Highlights
- Since Bitcoin’s November high of US$68,500, the coin has dropped to its current price of around US$37,000
- One of the main issues that all currencies face – whether they be fiat or crypto – is inflation, which is a decrease in value
- When someone - usually a developer - decides to book burn a coin, this essentially reduces the supply of that coin
Cryptocurrency is still a relatively new asset class which has exploded over the past two years, in particular. Take the industries foremost token, Bitcoin. In 2020, this coin was valued at US$10,000. Fast forward to November of 2021 and Bitcoin hit a new record price of US$68,500.
While this is impressive, it doesn’t take into account the wild fluctuations in price, not just with Bitcoin but with the wider crypto market. Going with Bitcoin as an example, since the aforementioned November high, the coin has dropped to its current price of around US$37,000 – a drop of around 45% within the space of three months.
It’s clear then that cryptocurrency has an issue of stability. There are a couple of ways to bring back stability, and this is done with varying degrees of effectiveness.
Number One: The Coin Burn
Coin burning is a process by which a number of coins are taken off the blockchain. This is usually done by the blockchain’s developers, who take a sum of coins and put them into a wallet and then throw away the key (a series of numbers akin to a password). This, thereby, renders the wallet address and all its contents useless by essentially making the address unusable.
What does this achieve?
When someone - usually a developer - decides to book burn a coin, this essentially reduces the supply of that coin.

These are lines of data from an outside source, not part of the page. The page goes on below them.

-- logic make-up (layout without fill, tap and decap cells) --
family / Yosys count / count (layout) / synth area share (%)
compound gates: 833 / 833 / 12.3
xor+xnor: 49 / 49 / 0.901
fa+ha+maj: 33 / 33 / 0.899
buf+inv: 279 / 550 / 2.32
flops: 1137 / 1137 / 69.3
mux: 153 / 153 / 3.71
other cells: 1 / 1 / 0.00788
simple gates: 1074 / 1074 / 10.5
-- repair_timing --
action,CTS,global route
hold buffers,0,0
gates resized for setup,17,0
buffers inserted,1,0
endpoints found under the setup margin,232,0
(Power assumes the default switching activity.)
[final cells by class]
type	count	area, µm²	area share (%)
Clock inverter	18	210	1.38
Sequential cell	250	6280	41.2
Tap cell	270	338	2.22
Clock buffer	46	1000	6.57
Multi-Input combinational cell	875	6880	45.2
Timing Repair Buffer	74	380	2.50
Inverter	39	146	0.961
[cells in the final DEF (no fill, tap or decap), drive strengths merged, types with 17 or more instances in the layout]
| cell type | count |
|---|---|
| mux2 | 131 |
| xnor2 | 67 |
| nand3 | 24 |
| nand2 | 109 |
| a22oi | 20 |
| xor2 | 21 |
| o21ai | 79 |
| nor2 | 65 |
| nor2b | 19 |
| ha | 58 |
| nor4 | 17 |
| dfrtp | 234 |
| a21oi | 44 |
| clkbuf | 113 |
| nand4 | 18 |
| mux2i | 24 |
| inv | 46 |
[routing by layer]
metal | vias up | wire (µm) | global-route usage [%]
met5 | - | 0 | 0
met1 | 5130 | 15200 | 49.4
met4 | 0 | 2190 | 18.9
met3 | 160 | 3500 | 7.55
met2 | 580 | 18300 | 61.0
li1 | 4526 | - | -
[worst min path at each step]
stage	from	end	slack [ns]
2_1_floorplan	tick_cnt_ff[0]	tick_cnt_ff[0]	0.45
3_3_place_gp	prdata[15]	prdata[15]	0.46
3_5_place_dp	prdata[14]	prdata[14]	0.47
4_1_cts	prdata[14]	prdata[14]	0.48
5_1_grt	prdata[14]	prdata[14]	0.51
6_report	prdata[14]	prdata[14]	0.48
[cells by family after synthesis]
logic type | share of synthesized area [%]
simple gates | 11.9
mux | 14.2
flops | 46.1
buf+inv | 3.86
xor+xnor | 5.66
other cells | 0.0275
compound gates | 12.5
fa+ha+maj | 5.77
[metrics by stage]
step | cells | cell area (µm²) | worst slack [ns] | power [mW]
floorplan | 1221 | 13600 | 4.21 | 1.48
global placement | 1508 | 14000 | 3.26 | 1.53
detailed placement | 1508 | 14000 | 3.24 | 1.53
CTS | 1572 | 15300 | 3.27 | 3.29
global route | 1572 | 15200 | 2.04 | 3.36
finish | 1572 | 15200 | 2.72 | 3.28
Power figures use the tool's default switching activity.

The result is that that particular token becomes more scarce, which in theory should increase demand.
However, coin burning doesn’t guarantee that the price of a crypto will rises. In fact, some experts argue that coin burning doesn’t make a difference to the coin’s price at all.
Furthermore, coin burning contains a potentially sinister and deceptive component where developers say that they’ve burnt coins in an effort to increase scarcity when instead those developers have merely put large quantities of coins into a crypto wallet without throwing away the key. In other words, they have access to large amounts of crypto put into a wallet that investors believe are unusable.

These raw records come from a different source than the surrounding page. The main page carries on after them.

### config.mk
export PLATFORM = sky130hd
export DESIGN_NAME = arpc_ref_pair_ctrl
export DESIGN_NICKNAME = d
export VERILOG_FILES = /design/src/design/arpc_edge_sync.v /design/src/design/arpc_ref_pair_ctrl.v
export VERILOG_INCLUDE_DIRS = /design/src /design/src/design
export SDC_FILE = /design/constraint.sdc
export NUM_CORES = 1
export LEC_CHECK = 0
export ABC_AREA = 1
export BUFFER_PORTS_ARGS = -buffer_cell sky130_fd_sc_hd__buf_2
export CAP_MARGIN = 20
export CELL_PAD_IN_SITES_DETAIL_PLACEMENT = 1
export CELL_PAD_IN_SITES_GLOBAL_PLACEMENT = 2
export CORE_ASPECT_RATIO = 1.4
export CORE_MARGIN = 5
export CORE_UTILIZATION = 34
export DETAILED_ROUTE_END_ITERATION = 8
export PLACE_DENSITY = 0.83
export SLEW_MARGIN = 20
export SYNTH_ARGS = -nofsm -noshare
export SYNTH_HDL_FRONTEND = slang
export SYNTH_SLANG_ARGS = --single-unit
### constraint.sdc
create_clock -name ref_clk -period 3.66 [get_ports ref_clk]
set_input_delay 0.366 -clock ref_clk [delete_from_list [all_inputs] [get_ports ref_clk]]
set_output_delay 0.366 -clock ref_clk [all_outputs]
set_load 0.01 [all_outputs]
### src/design/arpc_map.vh
// Constants for the reference and pair-configuration block.
// Assumes inclusion by bare name from design files only.
`ifndef ARPC_MAP_VH
`define ARPC_MAP_VH
// Setup byte: bit 7 low, bit 6 high marks the setup register.
`define ARPC_SETUP_TAG_POS   6
`define ARPC_SETUP_TOP_POS   7
`define ARPC_CLK_MODE_HI_POS 5
`define ARPC_CLK_MODE_LO_POS 4
`define ARPC_REF_SEL_HI_POS  3
`define ARPC_REF_SEL_LO_POS  2
`define ARPC_PAIR_SEL_HI_POS 1
`define ARPC_PAIR_SEL_LO_POS 0
// Reference selections.
`define ARPC_REF_INT_BOTH    2'h0
`define ARPC_REF_EXT_SE      2'h1
`define ARPC_REF_INT_ADC     2'h2
`define ARPC_REF_EXT_DIFF    2'h3
`define ARPC_REF_RESET       2'h2
`define ARPC_CLK_MODE_EXT    2'h3
`define ARPC_CLK_MODE_RESET  2'h2
`define ARPC_PAIR_RESET      8'h00
// Delays in serial clock cycles.
`define ARPC_WAKE_AIN_CYC    9'h0DA
`define ARPC_WAKE_TEMP_CYC   9'h0F4
`define ARPC_TEMP_OUT_CYC    9'h0BC
`endif

### src/design/arpc_edge_sync.v
// Three-stage synchroniser for one pin, with rise and fall pulses.
// Assumes the pin is asynchronous to ref_clk.
`timescale 1ns/10ps
`default_nettype none
module arpc_edge_sync (
    input  wire ref_clk,
    input  wire srst,
    input  wire pin_in,
    output wire level,
    output wire rise,
    output wire fall
);
    reg [2:0] sync_q;

    // The first stage feeds only the second; stages two and three give edges.
    always @(posedge ref_clk) begin
        if (srst) begin
            sync_q <= 3'h0;
        end else begin
            sync_q <= {sync_q[1:0], pin_in};
        end
    end

    assign level = sync_q[2];
    assign rise  = sync_q[1] & ~sync_q[2];
    assign fall  = ~sync_q[1] & sync_q[2];
endmodule // arpc_edge_sync
`default_nettype wire

### src/design/arpc_ref_pair_ctrl.v
// Setup-byte decoder, pair registers and reference wake timing.
// Assumes a host serial link of cs_n, sclk and sdi, slower than ref_clk.
`timescale 1ns/10ps
`default_nettype none
`include "arpc_map.vh"
// Behaviour
// - Externally clocked internal reference: 218-cycle wake.
// - Temperature in clock mode 11 always wakes reference for 244 cycles.
// - Temperature result ready 188 cycles later.
// - External reference means no wake delay for scans.
// - Default reference mode is internal ADC.
// - Pair select 0x: no data byte follows.
// - Pair select 10 loads unipolar register.
// - Pair select 11 loads bipolar register.
// - Unipolar MSB is inputs 0/1, LSB 14/15.
// - Reset clears both pair registers.
// - Delays count serial clock edges.
module arpc_ref_pair_ctrl (
    input  wire       ref_clk,
    input  wire       srst,
    input  wire       cs_n,
    input  wire       sclk,
    input  wire       sdi,
    input  wire       scan_start,
    input  wire       temp_start,
    input  wire       scan_done,
    output reg  [7:0] unipolar_pair_select,
    output reg  [7:0] bipolar_pair_select,
    output reg  [1:0] ref_select,
    output reg  [1:0] clock_mode,
    output reg        int_ref_on,
    output wire       convert_go,
    output wire       temp_result_ready,
    output wire       busy
);
    localparam ST_IDLE     = 2'h0;
    localparam ST_WAKE     = 2'h1;
    localparam ST_TEMP_OUT = 2'h2;

    wire       cs_lvl;
    wire       sclk_rise;
    wire       sdi_lvl;
    reg  [2:0] bit_cnt_q;
    reg  [7:0] shift_q;
    reg        data_phase_q;
    reg        data_to_bip_q;
    reg  [1:0] state_q;
    reg  [8:0] cnt_q;
    reg        is_temp_q;
    reg        go_q;
    reg        temp_rdy_q;
    wire [7:0] byte_now;
    wire       byte_done;
    wire       clk_ext;
    wire       ref_internal;

    // Command decode is reused: setup tag test on a complete byte.
    function is_setup;
        input [7:0] b;
        begin
            is_setup = ~b[`ARPC_SETUP_TOP_POS] & b[`ARPC_SETUP_TAG_POS];
        end
    endfunction

    // Chip select and data are sampled with the same three-stage scheme.
    arpc_edge_sync u_cs (
        .ref_clk (ref_clk),
        .srst    (srst),
        .pin_in  (cs_n),
        .level   (cs_lvl),
        .rise    (),
        .fall    ()
    );
    arpc_edge_sync u_sclk (
        .ref_clk (ref_clk),
        .srst    (srst),
        .pin_in  (sclk),
        .level   (),
        .rise    (sclk_rise),
        .fall    ()
    );
    arpc_edge_sync u_sdi (
        .ref_clk (ref_clk),
        .srst    (srst),
        .pin_in  (sdi),
        .level   (sdi_lvl),
        .rise    (),
        .fall    ()
    );

    assign byte_now  = {shift_q[6:0], sdi_lvl};
    assign byte_done = sclk_rise & ~cs_lvl & (bit_cnt_q == 3'h7);
    assign clk_ext   = (clock_mode == `ARPC_CLK_MODE_EXT);
    assign ref_internal = (ref_select == `ARPC_REF_INT_BOTH) |
                          (ref_select == `ARPC_REF_INT_ADC);

    // Serial shifter: MSB first, bytes framed by chip select.
    always @(posedge ref_clk) begin
        if (srst || cs_lvl) begin
            bit_cnt_q <= 3'h0;
            shift_q   <= 8'h00;
        end else if (sclk_rise) begin
            bit_cnt_q <= bit_cnt_q + 3'h1;
            shift_q   <= byte_now;
        end
    end

    // Setup decode and pair register loads; a dropped frame cancels data.
    always @(posedge ref_clk) begin
        if (srst) begin
            unipolar_pair_select <= `ARPC_PAIR_RESET;
            bipolar_pair_select  <= `ARPC_PAIR_RESET;
            ref_select    <= `ARPC_REF_RESET;
            clock_mode    <= `ARPC_CLK_MODE_RESET;
            data_phase_q  <= 1'b0;
            data_to_bip_q <= 1'b0;
        end else if (cs_lvl) begin
            data_phase_q <= 1'b0;
        end else if (byte_done) begin
            if (data_phase_q) begin
                if (data_to_bip_q) begin
                    bipolar_pair_select <= byte_now;
                end else begin
                    unipolar_pair_select <= byte_now;
                end
                data_phase_q <= 1'b0;
            end else if (is_setup(byte_now)) begin
                clock_mode <= {byte_now[`ARPC_CLK_MODE_HI_POS],
                               byte_now[`ARPC_CLK_MODE_LO_POS]};
                ref_select <= {byte_now[`ARPC_REF_SEL_HI_POS],
                               byte_now[`ARPC_REF_SEL_LO_POS]};
                data_phase_q  <= byte_now[`ARPC_PAIR_SEL_HI_POS];
                data_to_bip_q <= byte_now[`ARPC_PAIR_SEL_LO_POS];
            end
        end
    end

    // Reference sequencer; waits count serial clock rises in clock mode 11.
    always @(posedge ref_clk) begin
        if (srst) begin
            state_q    <= ST_IDLE;
            cnt_q      <= 9'h000;
            is_temp_q  <= 1'b0;
            int_ref_on <= 1'b0;
            go_q       <= 1'b0;
            temp_rdy_q <= 1'b0;
        end else begin
            go_q       <= 1'b0;
            temp_rdy_q <= 1'b0;
            case (state_q)
                ST_IDLE: begin
                    if (temp_start && clk_ext) begin
                        int_ref_on <= 1'b1;
                        is_temp_q  <= 1'b1;
                        cnt_q      <= `ARPC_WAKE_TEMP_CYC;
                        state_q    <= ST_WAKE;
                    end else if (scan_start && clk_ext) begin
                        is_temp_q <= 1'b0;
                        if (ref_internal && !int_ref_on) begin
                            int_ref_on <= 1'b1;
                            cnt_q      <= `ARPC_WAKE_AIN_CYC;
                            state_q    <= ST_WAKE;
                        end else begin
                            go_q <= 1'b1;
                        end
                    end else if (scan_done && clk_ext) begin
                        int_ref_on <= 1'b0;
                    end
                end
                ST_WAKE: begin
                    if (sclk_rise) begin
                        if (cnt_q == 9'h001) begin
                            if (is_temp_q) begin
                                cnt_q   <= `ARPC_TEMP_OUT_CYC;
                                state_q <= ST_TEMP_OUT;
                            end else begin
                                go_q    <= 1'b1;
                                state_q <= ST_IDLE;
                            end
                        end else begin
                            cnt_q <= cnt_q - 9'h001;
                        end
                    end
                end
                ST_TEMP_OUT: begin
                    if (sclk_rise) begin
                        if (cnt_q == 9'h001) begin
                            temp_rdy_q <= 1'b1;
                            state_q    <= ST_IDLE;
                        end else begin
                            cnt_q <= cnt_q - 9'h001;
                        end
                    end
                end
                default: begin
                    state_q <= ST_IDLE;
                end
            endcase
        end
    end

    assign convert_go        = go_q;
    assign temp_result_ready = temp_rdy_q;
    assign busy              = (state_q != ST_IDLE);
endmodule // arpc_ref_pair_ctrl
`default_nettype wire

Word-level counts from Yosys, hierarchy flattened --
Cells that the tools add are included.
Word-level totals: latch bits 0, memories kept 0, bits in registers 56, output and inout bits 24, bits in writable memories 0, input port bits 8, bits in read-only memories 0
Cells by class: reductions and logical operators 21, shift operators 0, add/subtract/negate cells 2, mux-type cells 34, magnitude comparators 0, multipliers 0, eq/ne operators 15, bitwise operators 12, divide/modulo/power cells 0
Operators with widths (count):
- $mux 9 | 8
- $pmux 9 s3 | 1
- $mux 2 | 8
- $mux 1 | 15
- $reduce_and 4->1 | 3
- $ne 2x2->1 const B | 5
- $eq 9x1->1 const B | 1
- $ne 3x3->1 const B | 3
- $sub 9x1->9 const B | 1
- $not 1->1 | 7
- $reduce_and 7->1 | 1
- $eq 2x2->1 const B | 3
- $pmux 2 s3 | 1
- $reduce_and 6->1 | 1
- $reduce_bool 3->1 | 2
- $and 1x1->1 | 4
- $logic_and 1x1->1 | 4
- $logic_not 2->1 | 2
- $reduce_bool 2->1 | 2
- $add 3x1->3 const B | 1
- $eq 3x3->1 const B | 1
- $ne 3x2->1 const B | 1
- $reduce_and 3->1 | 1
- $reduce_or 3->1 | 1
- other kinds (7) | 7

Depth between registers and ports, before layout --
depth after elaboration 7, mapped depth 13, gate-level depth less buffers 12

Modules after synthesis --
A second synthesis with hierarchy kept.
Second synthesis, totals: cells, all modules 351, area total of the unflattened synthesis 2478.6 µm²
By module, submodules not included:
- arpc_ref_pair_ctrl | sequential area each 940.9 µm², cells an instance 315, area each 2197.1 µm², times used 1
- arpc_edge_sync | sequential area each 60.1 µm², cells an instance 12, area each 93.8 µm², times used 3

Worst setup path after synthesis --
No wires, ideal clock.
path kind flip-flop to flip-flop, start reg state_q[1], end reg cnt_q[3], library setup time 128 ps, period minus slack after synthesis 1497 ps, path buffers 1, arrival time 1369 ps, setup slack 2163 ps, stages on the path, launching flop included 14, path through dfxtp_1 inv_1 ha_1 inv_1 nand2_1 nand2_1 nand2_1 inv_2 nand2_1 nor2_2 buf_6 nand2_1 nand2_1 nor2_1
Between the ends: longest elaborated chain between the ends 3
RTL lines:
- from (decl) | RTL line arpc_ref_pair_ctrl.v:47 | reg [1:0] state_q;
- from (signal assigned) | RTL line arpc_ref_pair_ctrl.v:141 | state_q <= ST_IDLE;
- from (signal assigned) | RTL line arpc_ref_pair_ctrl.v:156 | state_q <= ST_WAKE;
- from (signal assigned) | RTL line arpc_ref_pair_ctrl.v:162 | state_q <= ST_WAKE;
- $eq 2x1->1, or another cell as far along | RTL line arpc_ref_pair_ctrl.v:150 | case (state_q)
- $ne 3x3->1 (no source line), or another cell as far along
- $reduce_and 7->1 (no source line)
- to (signal assigned) | RTL line arpc_ref_pair_ctrl.v:155 | cnt_q <= `ARPC_WAKE_TEMP_CYC;
- to (signal assigned) | RTL line arpc_ref_pair_ctrl.v:161 | cnt_q <= `ARPC_WAKE_AIN_CYC;
- to (signal assigned) | RTL line arpc_ref_pair_ctrl.v:174 | cnt_q <= `ARPC_TEMP_OUT_CYC;
- to (decl) | RTL line arpc_ref_pair_ctrl.v:48 | reg [8:0] cnt_q;
Several ways; a longest one is shown, not always the timed one. A chain may end at the register's enable or synchronous reset.

Worst setup path after layout --
start reg u_sclk.sync_q[1], end reg cnt_q[3]
Between the ends: longest elaborated chain between the ends 3
RTL lines:
- from (decl) | RTL line arpc_edge_sync.v:13 | reg [2:0] sync_q;
- from (signal assigned) | RTL line arpc_edge_sync.v:20 | sync_q <= {sync_q[1:0], pin_in};
- $and 1x1->1 (*) | RTL line arpc_edge_sync.v:25 | assign rise = sync_q[1] & ~sync_q[2];
- $ne 2x2->1 (no source line)
- $reduce_and 7->1 (no source line) (*)
Mark *: on every way between the ends. The rest lies on a longest branch, timed or not.

==> metrics.yaml <==
global_route:
  grt_max_degree: 30
  grt.overflow.total: 0
  globalRouteTotalUtil_pct: 14.18
  grt_pass1_wl_um: 10140
  antenna_found_initial: 0
  grt_pass1_vias: 2203
timing:
  finalMaxSlewViolations: 0
  max_slew_margin_pct: 45.90
  fmax_ghz: 0.4875
  final-setup-viol-count: 0
  period_needed_ns: 2.051
  rsz0062_at_grt: "false"
  tightest_slew_ns: 0.8106
  hold_viol_final: 0
  finalCritPeriodShare_pct: 56.04
  fin_ws_ns: 1.609
  holdWs_ns: 0.2565
  finClkSkew_ns: 0.004627
  fin_tns_setup_ns: 0
floorplanning:
  coreArea_um2: 7268
  num_rows: 37
  die_x_um: 82.31
  die_h_um: 111.2
  die-area_um2: 9155
  initial_core_util_pct: 34.24
  io_pins: 32
setup_path:
  reg2reg_from: "u_sclk.sync_q[1]"
  worst_ep_required_time_ns: 3.85
  cp_max_fo: 13
  path_class: "register to register"
  critical_path.startpoint: "u_sclk.sync_q[1]"
  end_kind: "register"
  reg2reg_to: "cnt_q[3]"
  reg2reg_depth: 11
  endpoint: "cnt_q[3]"
  cp_data_arrival_time_ns: 2.24
  ff2ff_setup_slack_ns: 1.61
  start_kind: "register"
cts:
  post_cts_buffers: 0
  ctsHtreeMaxLevel: 2
  clk_latency_ns: 0.30
  cts.sinks: 56
  root_buffer: "clkbuf_8"
  numCtsBuffers: 5
  cts_hold_buf: 0
  cts_tree: "built"
  clock_path_buffers: 2
  cts_resized: 0
  cts.clk_slew.worst_paths_ns: 0.10
yosys:
  synth-seq-cells: 56
  ys_warn_count: 0
  synth_flop_cell: "dfxtp_1"
  synth_area_um2: 2489
  yosys.cell_types.count: 26
  synth_top_cells_by_area: "dfxtp_1 45%, inv_1 9.0%, nand2_1 8.7%"
  syn_nets: 363
  yosys.area.top_type: "dfxtp_1"
  synth_commonest_cells: "60 x inv_1, 58 x nand2_1, 56 x dfxtp_1"
  yosysMostFrequentCell: "inv_1"
  synthCells: 347
  synth_top_cell_area_share_pct: 45.05
  ys_async_sr_fraction_pct: 0
  syn_avg_cell_area_um2: 7.172
  yosysSeqAreaShare_pct: 45.05
  synth_edf_count: 0
placement:
  place_ws_ns: 1.577
  routabilityCongestion: 0.7820
  hpwlAfterDp_um: 4642
  port_buffers: 31
drt:
  post_drt_via_cell_ratio: 4.648
  drt_iter0_markers: 99
  ant_nets: 0
  wl_per_cell_um: 12.87
  remaining_drc_errors: 0
  drt_wl_total_um: 6075
  dr.pass1.iters: 4
  vias: 2194
power_and_ir_drop:
  power_mw: 1.581
  power.leakage_nw: 1.296
  power_density_nw_per_um2: 563.5
  vdd_drop_max_uv: 207.8
min_path:
  hp-class: "input pin to register"
layout:
  antenna_cells: 0
  area_growth_pct: 12.77
  post-route-util_pct: 38.61
  final_nets: 390
  num-fill-cells: 967
  final_layout_size_suffix_gt1_share_pct: 13.60
run_status:
  status: "finished clean"
flow_run:
  cap_violations: 0
-- routing by layer --
metal	vias up	part of all wire (%)	global-route usage, %
met3	7	3.8	3.008
met4	0	1.7	4.545
met2	36	53	25.86
met1	1019	41	15.62
li1	1132	-	-
met5	-	0	0
-- cells by family (layout without fill, tap and decap cells) --
| family | after synthesis | in the layout | synth area share, % |
|---|---|---|---|
| DFF | 56 | 56 | 45.05 |
| and+or+nand+nor | 130 | 130 | 22.27 |
| adders and majority gates | 8 | 8 | 4.022 |
| AOI/OAI and AO/OA | 77 | 77 | 16.14 |
| xor gates and xnor gates | 3 | 3 | 1.056 |
| buffers and inverters | 73 | 101 | 11.46 |
-- through the flow --
step           cell area (um2)  instances
2_1_floorplan             2489        347
5_1_grt                   2806        472
3_3_place_gp              2713        464
6_report                  2806        472
4_1_cts                   2806        472
3_5_place_dp              2713        464
-- power breakdown --
| part | switching (mW) | total (mW) | internal [mW] | leakage, nW |
|---|---|---|---|---|
| Combinational | 0.358 | 0.532 | 0.174 | 0.796 |
| Clock | 0.200 | 0.355 | 0.154 | 0.0445 |
| Sequential | 0.0407 | 0.695 | 0.654 | 0.455 |
| Total | 0.599 | 1.58 | 0.983 | 1.30 |
-- worst min-delay path by stage --
stage                         startpoint        endpoint  slack, ns  cells after the start
after floorplan           u_cs.sync_q[0]  u_cs.sync_q[1]       0.39                      2
after global placement    u_cs.sync_q[0]  u_cs.sync_q[1]       0.39                      2
after detailed placement  u_cs.sync_q[1]  u_cs.sync_q[2]       0.40                      2
after CTS                           cs_n  u_cs.sync_q[0]       0.24                      3
after global routing                cs_n  u_cs.sync_q[0]       0.24                      3
final                               cs_n  u_cs.sync_q[0]       0.26                      3
-- state kept, by name (all words and copies together), names as in the netlist --
| signal | flops |
|---|---|
| bipolar_pair_select | 8 |
| bit_cnt_q | 3 |
| unipolar_pair_select | 8 |
| convert_go | 1 |
| data_phase_q | 1 |
| is_temp_q | 1 |
| clock_mode | 2 |
| u_cs.sync_q | 3 |
| state_q | 2 |
| shift_q | 7 |
| int_ref_on | 1 |
| cnt_q | 9 |
| u_sdi.sync_q | 3 |
| u_sclk.sync_q | 3 |
| data_to_bip_q | 1 |
| temp_result_ready | 1 |
| ref_select | 2 |
-- cell usage in the layout, fill, tap and decap left out --
cell type / n
nand3_2: 3
nand4_1: 1
o21a_1: 1
nor3_1: 3
o211ai_1: 2
a21oi_2: 1
xor2_1: 2
nor2_1: 43
nor2_2: 4
buf_2: 31
clkbuf_8: 6
ha_1: 8
nand2_2: 2
inv_1: 60
a21o_1: 1
nor2_4: 1
clkbuf_1: 1
dfxtp_1: 56
inv_2: 2
a21oi_1: 29
a21boi_0: 1
xnor2_1: 1
nand3_1: 15
o21ai_0: 37
o21ai_1: 5
clkinvlp_4: 1
nand2_1: 58
-- worst max-delay path: stages (launching register included) --
cell and delay (ns):
dfxtp_1 0.32, inv_1 0.05, nor2_2 0.32, inv_1 0.27, nand2_1 0.13, nand2_1 0.07
inv_2 0.06, nand2_1 0.06, nor2_2 0.42, nand2_1 0.12, nand2_1 0.08, nor2_1 0.04
-- final cells by class --
class / instances / area, um2 / share of cell area (%)
repair buffers: 31 / 155.1 / 5.528
flip-flops and latches: 56 / 1121 / 39.95
well taps: 97 / 121.4 / 4.325
clock inverters: 1 / 7.507 / 0.2675
inverters: 62 / 232.7 / 8.292
clock buffers: 7 / 86.33 / 3.076
multi-input cells: 218 / 1082 / 38.56
(Power assumes the default switching activity.)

Image source: © Andreypopov | Megapixl.com
Number Two: The Buy Back
An alternative to coin burning to increase the price of a crypto is a buyback.
This process involves reducing the supply of coins through a corporation which buys back a large number of coins it had just sold, thereby theoretically increasing the overall value.
So, What Do These Two Tactics Achieve?
One of the main issues that all currencies face – whether they be fiat or crypto – is inflation, which is a decrease in value.
Cryptocurrency is currently at a crossroads as it is being marketed as a hedge against the inflation of the US dollar, which last October reached levels not seen in 30 years.
Bitcoin Bulls tend to put forth the opinion that Bitcoin is the perfect place for people to invest money, due to its rate of growth outweighing the high rates of inflation which are likely to continue as governments around the world recover from a heavily restricted economy caused by mandated lockdowns.
But this will only work if crypto’s own inflation, manipulated mainly by The Coin Burn and The Buy Back, is controlled as we head into 2022 and beyond.